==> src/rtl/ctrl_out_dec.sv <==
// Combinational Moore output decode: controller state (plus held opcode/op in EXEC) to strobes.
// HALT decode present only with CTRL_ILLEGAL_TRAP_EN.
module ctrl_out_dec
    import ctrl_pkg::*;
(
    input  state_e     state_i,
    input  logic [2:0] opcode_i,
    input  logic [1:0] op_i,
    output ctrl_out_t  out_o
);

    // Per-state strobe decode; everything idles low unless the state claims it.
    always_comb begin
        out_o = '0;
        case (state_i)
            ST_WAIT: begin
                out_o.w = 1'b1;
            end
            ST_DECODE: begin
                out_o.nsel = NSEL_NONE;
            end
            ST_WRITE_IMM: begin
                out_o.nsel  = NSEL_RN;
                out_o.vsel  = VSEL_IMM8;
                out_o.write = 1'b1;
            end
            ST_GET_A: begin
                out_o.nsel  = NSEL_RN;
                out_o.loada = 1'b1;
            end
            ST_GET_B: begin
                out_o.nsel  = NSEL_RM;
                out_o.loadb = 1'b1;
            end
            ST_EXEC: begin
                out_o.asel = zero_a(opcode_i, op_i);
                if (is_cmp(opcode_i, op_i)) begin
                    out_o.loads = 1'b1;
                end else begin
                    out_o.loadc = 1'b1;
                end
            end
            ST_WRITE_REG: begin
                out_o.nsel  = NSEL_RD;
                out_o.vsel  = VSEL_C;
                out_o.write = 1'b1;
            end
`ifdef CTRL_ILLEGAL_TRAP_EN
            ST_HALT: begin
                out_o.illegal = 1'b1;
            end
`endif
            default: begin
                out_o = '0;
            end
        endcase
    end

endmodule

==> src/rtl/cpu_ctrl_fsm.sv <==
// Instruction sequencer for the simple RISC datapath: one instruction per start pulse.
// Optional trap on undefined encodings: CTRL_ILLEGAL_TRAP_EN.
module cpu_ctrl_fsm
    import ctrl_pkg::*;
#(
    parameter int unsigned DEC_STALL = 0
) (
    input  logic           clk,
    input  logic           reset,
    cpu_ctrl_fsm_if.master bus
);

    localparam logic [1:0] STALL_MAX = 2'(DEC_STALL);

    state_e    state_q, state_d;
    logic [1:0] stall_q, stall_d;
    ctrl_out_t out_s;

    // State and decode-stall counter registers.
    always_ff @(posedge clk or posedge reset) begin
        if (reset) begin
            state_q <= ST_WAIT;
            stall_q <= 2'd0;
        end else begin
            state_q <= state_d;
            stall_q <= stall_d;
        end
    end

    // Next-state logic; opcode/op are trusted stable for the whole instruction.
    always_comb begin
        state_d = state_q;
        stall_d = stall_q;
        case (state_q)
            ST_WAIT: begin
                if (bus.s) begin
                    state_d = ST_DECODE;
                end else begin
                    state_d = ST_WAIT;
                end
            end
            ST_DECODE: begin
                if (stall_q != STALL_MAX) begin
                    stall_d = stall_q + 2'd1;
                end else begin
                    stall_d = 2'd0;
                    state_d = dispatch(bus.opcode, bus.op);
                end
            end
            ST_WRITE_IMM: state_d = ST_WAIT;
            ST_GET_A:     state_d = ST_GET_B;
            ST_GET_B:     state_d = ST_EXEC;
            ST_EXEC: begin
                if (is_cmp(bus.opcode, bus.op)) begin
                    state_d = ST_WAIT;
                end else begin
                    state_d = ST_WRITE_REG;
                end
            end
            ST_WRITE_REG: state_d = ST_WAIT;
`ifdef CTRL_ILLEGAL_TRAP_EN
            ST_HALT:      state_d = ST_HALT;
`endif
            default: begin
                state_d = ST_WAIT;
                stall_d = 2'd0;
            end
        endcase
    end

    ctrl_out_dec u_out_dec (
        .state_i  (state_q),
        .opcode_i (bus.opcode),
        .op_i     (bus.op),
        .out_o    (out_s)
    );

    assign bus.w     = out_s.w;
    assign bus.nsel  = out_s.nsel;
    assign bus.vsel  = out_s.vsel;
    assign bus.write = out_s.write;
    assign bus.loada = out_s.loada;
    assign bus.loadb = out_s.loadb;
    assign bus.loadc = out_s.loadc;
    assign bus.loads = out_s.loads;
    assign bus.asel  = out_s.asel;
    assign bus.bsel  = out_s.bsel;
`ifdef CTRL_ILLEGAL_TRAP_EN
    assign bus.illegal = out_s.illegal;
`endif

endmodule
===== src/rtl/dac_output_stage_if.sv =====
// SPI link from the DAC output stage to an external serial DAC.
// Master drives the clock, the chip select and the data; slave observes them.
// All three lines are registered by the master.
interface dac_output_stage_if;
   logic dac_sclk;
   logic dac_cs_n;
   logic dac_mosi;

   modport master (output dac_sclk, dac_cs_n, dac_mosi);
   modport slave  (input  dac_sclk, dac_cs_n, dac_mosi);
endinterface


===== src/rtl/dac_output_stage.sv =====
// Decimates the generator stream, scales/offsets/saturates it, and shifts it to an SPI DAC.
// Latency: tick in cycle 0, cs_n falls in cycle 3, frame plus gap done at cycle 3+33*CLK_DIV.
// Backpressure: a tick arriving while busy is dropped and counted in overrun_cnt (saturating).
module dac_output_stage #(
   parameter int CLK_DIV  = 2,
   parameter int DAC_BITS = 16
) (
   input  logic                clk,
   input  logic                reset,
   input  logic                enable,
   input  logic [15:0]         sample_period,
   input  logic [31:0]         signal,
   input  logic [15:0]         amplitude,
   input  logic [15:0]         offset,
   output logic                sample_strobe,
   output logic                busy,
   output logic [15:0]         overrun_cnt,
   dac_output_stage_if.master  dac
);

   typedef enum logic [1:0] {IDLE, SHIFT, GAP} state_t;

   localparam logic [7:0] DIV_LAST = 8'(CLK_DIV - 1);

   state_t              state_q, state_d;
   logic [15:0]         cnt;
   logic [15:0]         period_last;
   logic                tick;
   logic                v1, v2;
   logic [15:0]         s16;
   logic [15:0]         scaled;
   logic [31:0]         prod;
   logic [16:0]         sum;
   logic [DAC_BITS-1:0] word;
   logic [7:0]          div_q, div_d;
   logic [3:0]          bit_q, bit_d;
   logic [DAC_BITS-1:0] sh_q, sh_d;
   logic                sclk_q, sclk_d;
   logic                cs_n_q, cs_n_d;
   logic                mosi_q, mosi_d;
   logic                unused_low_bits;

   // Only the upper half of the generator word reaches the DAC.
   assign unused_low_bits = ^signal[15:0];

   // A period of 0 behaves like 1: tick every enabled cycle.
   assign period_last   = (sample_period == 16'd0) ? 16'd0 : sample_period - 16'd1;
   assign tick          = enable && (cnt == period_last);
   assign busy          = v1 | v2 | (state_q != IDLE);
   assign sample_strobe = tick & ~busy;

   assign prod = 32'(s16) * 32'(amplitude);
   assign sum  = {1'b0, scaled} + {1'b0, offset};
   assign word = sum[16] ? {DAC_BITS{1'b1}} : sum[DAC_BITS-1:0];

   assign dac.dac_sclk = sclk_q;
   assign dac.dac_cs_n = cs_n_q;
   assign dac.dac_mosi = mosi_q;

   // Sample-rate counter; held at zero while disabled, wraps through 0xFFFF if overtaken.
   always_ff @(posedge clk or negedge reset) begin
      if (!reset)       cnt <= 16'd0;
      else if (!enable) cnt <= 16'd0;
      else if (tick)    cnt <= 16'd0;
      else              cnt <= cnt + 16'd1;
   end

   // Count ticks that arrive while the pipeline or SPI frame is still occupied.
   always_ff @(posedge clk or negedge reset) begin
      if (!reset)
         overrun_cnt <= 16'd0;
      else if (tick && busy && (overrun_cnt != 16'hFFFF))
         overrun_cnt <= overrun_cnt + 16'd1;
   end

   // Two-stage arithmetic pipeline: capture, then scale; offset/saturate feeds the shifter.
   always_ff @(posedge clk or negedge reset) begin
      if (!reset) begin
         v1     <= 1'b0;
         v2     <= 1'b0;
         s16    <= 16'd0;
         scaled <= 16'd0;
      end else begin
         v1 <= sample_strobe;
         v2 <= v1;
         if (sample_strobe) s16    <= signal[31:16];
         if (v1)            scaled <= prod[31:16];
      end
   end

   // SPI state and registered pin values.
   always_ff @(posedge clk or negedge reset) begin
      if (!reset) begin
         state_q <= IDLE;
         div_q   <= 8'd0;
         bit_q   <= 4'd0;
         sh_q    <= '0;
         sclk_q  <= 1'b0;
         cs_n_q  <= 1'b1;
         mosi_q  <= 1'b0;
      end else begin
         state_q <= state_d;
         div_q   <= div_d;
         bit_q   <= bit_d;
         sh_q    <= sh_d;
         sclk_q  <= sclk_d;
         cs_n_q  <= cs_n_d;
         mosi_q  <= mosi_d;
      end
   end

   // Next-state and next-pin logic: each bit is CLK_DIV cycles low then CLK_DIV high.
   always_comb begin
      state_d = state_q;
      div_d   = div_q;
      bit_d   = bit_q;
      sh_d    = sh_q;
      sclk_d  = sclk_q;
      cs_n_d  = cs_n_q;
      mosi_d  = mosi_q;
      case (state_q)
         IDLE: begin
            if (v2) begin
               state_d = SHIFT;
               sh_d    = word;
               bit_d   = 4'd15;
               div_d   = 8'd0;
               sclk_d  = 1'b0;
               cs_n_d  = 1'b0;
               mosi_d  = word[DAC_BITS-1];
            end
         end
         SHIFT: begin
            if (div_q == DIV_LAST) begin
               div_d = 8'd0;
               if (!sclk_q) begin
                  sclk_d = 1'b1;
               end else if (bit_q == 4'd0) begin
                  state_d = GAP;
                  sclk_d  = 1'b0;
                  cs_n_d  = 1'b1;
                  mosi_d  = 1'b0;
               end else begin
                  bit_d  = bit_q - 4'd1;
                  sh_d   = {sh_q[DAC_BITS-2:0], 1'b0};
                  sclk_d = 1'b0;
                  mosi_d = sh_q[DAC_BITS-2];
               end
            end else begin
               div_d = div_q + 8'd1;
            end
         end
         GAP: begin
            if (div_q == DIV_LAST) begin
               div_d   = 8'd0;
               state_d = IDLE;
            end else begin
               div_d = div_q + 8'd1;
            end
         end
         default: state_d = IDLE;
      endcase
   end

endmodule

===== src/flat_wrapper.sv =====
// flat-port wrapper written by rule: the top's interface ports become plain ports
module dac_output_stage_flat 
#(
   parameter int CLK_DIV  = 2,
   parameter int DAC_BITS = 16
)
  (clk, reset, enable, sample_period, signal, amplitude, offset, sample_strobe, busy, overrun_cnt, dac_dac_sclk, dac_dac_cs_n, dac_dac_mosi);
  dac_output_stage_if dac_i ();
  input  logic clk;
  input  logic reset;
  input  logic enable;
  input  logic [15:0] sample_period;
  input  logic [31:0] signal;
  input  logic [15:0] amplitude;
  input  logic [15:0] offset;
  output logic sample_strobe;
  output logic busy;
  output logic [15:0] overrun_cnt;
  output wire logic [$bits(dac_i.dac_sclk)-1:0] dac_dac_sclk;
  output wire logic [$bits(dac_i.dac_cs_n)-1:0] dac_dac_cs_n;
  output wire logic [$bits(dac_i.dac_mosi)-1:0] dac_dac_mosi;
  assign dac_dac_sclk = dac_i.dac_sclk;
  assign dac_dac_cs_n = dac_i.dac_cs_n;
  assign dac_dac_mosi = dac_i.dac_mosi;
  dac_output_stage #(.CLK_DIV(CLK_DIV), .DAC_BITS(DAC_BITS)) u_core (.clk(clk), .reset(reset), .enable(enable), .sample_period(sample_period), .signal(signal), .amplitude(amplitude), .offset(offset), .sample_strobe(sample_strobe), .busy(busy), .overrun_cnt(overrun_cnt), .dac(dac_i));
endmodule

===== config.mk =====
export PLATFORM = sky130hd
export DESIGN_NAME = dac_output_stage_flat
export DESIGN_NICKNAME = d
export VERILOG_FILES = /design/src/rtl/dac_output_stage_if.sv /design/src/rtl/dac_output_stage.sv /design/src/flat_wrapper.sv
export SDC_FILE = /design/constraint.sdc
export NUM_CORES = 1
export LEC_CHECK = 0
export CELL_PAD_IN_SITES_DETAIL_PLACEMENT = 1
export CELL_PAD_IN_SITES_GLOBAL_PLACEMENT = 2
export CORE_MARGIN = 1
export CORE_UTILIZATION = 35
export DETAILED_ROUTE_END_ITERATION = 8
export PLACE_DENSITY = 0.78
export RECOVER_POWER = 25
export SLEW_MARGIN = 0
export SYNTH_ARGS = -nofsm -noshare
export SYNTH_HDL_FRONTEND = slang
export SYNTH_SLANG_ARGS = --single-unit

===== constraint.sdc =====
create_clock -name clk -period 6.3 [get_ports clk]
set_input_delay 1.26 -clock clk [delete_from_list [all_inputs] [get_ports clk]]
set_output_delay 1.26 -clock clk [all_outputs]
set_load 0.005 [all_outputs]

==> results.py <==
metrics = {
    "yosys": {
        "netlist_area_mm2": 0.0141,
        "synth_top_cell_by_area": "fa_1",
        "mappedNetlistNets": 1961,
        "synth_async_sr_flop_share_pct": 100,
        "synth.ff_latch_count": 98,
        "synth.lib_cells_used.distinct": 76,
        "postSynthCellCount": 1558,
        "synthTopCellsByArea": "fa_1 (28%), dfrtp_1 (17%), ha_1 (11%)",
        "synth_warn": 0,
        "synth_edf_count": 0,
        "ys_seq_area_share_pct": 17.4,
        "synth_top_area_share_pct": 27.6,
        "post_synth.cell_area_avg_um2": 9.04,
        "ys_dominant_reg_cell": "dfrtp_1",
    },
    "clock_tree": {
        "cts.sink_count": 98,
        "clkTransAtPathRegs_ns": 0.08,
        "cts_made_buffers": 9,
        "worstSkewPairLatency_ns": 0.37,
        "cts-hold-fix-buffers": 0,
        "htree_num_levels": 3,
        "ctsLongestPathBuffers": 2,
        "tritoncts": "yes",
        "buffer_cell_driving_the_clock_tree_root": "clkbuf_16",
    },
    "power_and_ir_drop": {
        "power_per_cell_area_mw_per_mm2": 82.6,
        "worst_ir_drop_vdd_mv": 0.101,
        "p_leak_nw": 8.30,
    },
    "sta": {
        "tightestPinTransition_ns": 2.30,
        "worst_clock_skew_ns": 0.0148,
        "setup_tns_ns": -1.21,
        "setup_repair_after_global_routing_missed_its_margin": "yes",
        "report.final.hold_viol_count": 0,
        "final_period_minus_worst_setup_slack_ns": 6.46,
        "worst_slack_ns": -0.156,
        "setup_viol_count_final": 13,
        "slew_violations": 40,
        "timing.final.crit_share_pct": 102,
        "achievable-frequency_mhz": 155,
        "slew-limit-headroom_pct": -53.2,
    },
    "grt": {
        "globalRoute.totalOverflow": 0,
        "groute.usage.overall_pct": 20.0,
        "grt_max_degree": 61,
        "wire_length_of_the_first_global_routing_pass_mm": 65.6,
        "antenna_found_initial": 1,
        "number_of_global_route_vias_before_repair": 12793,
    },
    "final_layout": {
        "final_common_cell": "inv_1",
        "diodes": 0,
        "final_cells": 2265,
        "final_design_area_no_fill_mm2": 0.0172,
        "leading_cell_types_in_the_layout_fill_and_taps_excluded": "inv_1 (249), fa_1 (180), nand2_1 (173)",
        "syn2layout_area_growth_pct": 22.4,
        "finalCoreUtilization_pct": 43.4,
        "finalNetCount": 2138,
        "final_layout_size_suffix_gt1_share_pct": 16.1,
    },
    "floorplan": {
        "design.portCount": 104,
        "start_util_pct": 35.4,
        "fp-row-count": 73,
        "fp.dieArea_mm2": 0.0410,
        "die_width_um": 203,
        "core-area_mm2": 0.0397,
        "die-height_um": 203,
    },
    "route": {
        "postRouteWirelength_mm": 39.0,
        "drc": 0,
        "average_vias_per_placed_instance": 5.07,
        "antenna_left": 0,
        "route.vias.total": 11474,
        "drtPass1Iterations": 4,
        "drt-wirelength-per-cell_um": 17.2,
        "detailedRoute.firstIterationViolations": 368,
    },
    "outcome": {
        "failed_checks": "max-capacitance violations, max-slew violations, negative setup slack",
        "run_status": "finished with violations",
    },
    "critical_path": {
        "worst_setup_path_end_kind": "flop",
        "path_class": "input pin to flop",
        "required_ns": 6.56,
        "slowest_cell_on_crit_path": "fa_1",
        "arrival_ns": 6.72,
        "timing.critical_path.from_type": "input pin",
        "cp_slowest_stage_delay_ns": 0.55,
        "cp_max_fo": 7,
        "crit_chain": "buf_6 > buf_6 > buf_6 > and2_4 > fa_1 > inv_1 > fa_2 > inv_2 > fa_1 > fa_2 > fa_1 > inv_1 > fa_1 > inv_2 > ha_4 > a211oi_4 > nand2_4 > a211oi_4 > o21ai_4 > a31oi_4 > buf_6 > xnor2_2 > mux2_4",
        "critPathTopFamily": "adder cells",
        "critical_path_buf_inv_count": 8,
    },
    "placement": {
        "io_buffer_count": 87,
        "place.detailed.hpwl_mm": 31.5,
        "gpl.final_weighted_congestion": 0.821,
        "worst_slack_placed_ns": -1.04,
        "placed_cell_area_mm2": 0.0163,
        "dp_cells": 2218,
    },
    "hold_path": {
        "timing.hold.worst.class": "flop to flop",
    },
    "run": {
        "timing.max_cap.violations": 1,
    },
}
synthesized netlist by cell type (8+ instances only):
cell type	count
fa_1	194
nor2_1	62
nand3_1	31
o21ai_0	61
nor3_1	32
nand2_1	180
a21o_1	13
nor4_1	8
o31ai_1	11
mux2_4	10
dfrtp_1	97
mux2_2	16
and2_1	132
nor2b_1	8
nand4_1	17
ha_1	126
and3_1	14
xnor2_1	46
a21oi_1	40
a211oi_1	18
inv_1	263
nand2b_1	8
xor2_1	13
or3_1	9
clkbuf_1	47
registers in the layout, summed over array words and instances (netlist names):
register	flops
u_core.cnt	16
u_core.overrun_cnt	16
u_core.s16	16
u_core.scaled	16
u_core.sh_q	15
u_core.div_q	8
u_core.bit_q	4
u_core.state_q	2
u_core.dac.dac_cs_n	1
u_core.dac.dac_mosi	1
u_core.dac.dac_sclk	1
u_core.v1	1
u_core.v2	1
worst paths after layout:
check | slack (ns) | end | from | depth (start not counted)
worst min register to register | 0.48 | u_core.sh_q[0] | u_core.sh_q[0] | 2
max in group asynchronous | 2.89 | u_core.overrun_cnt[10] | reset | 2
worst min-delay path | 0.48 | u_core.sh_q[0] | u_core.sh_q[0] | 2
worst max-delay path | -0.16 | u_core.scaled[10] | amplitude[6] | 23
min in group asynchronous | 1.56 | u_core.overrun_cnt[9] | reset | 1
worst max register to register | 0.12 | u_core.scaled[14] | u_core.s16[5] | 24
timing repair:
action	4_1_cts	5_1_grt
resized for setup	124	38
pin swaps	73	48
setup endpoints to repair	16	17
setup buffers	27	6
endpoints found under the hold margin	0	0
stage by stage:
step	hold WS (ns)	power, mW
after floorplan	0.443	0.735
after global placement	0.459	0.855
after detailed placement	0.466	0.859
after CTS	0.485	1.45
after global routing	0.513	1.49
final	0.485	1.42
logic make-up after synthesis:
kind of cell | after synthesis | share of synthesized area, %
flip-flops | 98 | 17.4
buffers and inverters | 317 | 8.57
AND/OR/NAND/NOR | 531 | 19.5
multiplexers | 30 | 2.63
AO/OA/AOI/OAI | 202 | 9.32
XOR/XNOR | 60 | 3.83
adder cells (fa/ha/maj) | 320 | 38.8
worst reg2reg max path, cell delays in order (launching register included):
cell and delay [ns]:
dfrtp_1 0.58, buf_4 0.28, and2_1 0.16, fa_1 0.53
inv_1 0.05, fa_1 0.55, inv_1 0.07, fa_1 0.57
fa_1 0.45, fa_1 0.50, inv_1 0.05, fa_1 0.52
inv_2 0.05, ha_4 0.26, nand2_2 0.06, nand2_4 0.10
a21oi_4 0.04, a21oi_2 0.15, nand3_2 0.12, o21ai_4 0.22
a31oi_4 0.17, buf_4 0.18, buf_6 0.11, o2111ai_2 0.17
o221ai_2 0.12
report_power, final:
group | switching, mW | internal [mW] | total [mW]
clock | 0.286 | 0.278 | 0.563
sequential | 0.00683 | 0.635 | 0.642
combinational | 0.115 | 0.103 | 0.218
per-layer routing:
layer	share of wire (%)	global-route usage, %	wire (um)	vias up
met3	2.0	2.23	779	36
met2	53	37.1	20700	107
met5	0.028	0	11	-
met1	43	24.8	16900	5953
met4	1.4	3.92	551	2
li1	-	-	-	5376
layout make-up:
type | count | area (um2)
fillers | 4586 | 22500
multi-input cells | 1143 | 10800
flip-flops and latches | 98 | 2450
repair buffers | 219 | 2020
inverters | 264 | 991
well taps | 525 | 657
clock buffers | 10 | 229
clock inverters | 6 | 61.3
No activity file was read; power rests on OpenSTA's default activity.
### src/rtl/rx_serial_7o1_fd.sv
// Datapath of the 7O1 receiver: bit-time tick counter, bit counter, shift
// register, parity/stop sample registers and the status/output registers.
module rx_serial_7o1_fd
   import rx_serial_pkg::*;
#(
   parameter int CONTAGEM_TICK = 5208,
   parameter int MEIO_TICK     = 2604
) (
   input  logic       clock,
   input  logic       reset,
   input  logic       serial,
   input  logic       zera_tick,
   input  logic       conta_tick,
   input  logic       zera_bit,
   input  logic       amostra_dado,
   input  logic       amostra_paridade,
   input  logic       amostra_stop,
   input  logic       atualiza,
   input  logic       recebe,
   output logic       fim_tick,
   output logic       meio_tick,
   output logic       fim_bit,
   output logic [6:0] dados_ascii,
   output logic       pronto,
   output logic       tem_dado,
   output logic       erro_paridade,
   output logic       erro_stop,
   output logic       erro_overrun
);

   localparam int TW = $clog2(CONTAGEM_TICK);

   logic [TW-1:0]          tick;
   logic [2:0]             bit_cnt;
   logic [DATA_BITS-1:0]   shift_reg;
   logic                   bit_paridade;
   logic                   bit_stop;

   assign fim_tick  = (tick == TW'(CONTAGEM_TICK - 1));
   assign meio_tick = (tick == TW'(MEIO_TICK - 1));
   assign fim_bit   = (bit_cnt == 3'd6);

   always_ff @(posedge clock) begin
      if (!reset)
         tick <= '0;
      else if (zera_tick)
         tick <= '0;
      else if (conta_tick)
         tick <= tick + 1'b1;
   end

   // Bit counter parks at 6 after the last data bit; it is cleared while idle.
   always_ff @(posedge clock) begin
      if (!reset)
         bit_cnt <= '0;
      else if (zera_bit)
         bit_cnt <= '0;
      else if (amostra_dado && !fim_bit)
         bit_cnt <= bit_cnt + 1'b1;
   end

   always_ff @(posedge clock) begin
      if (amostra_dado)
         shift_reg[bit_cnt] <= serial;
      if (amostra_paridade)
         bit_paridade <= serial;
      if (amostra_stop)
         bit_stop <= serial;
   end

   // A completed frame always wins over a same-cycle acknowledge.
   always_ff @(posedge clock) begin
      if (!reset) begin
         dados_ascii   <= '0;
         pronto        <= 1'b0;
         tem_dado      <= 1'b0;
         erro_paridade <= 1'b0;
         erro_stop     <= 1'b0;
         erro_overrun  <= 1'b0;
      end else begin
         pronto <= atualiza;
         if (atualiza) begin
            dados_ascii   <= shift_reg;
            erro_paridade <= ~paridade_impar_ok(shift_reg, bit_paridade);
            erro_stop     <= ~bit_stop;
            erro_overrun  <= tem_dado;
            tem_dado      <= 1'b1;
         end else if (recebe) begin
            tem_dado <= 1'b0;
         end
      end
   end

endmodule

_What to work on_.
For each line above that contains the word "counted", copy that line.

_Task output_.
// Backpressure: a tick arriving while busy is dropped and counted in overrun_cnt (saturating).
check | slack (ns) | end | from | depth (start not counted)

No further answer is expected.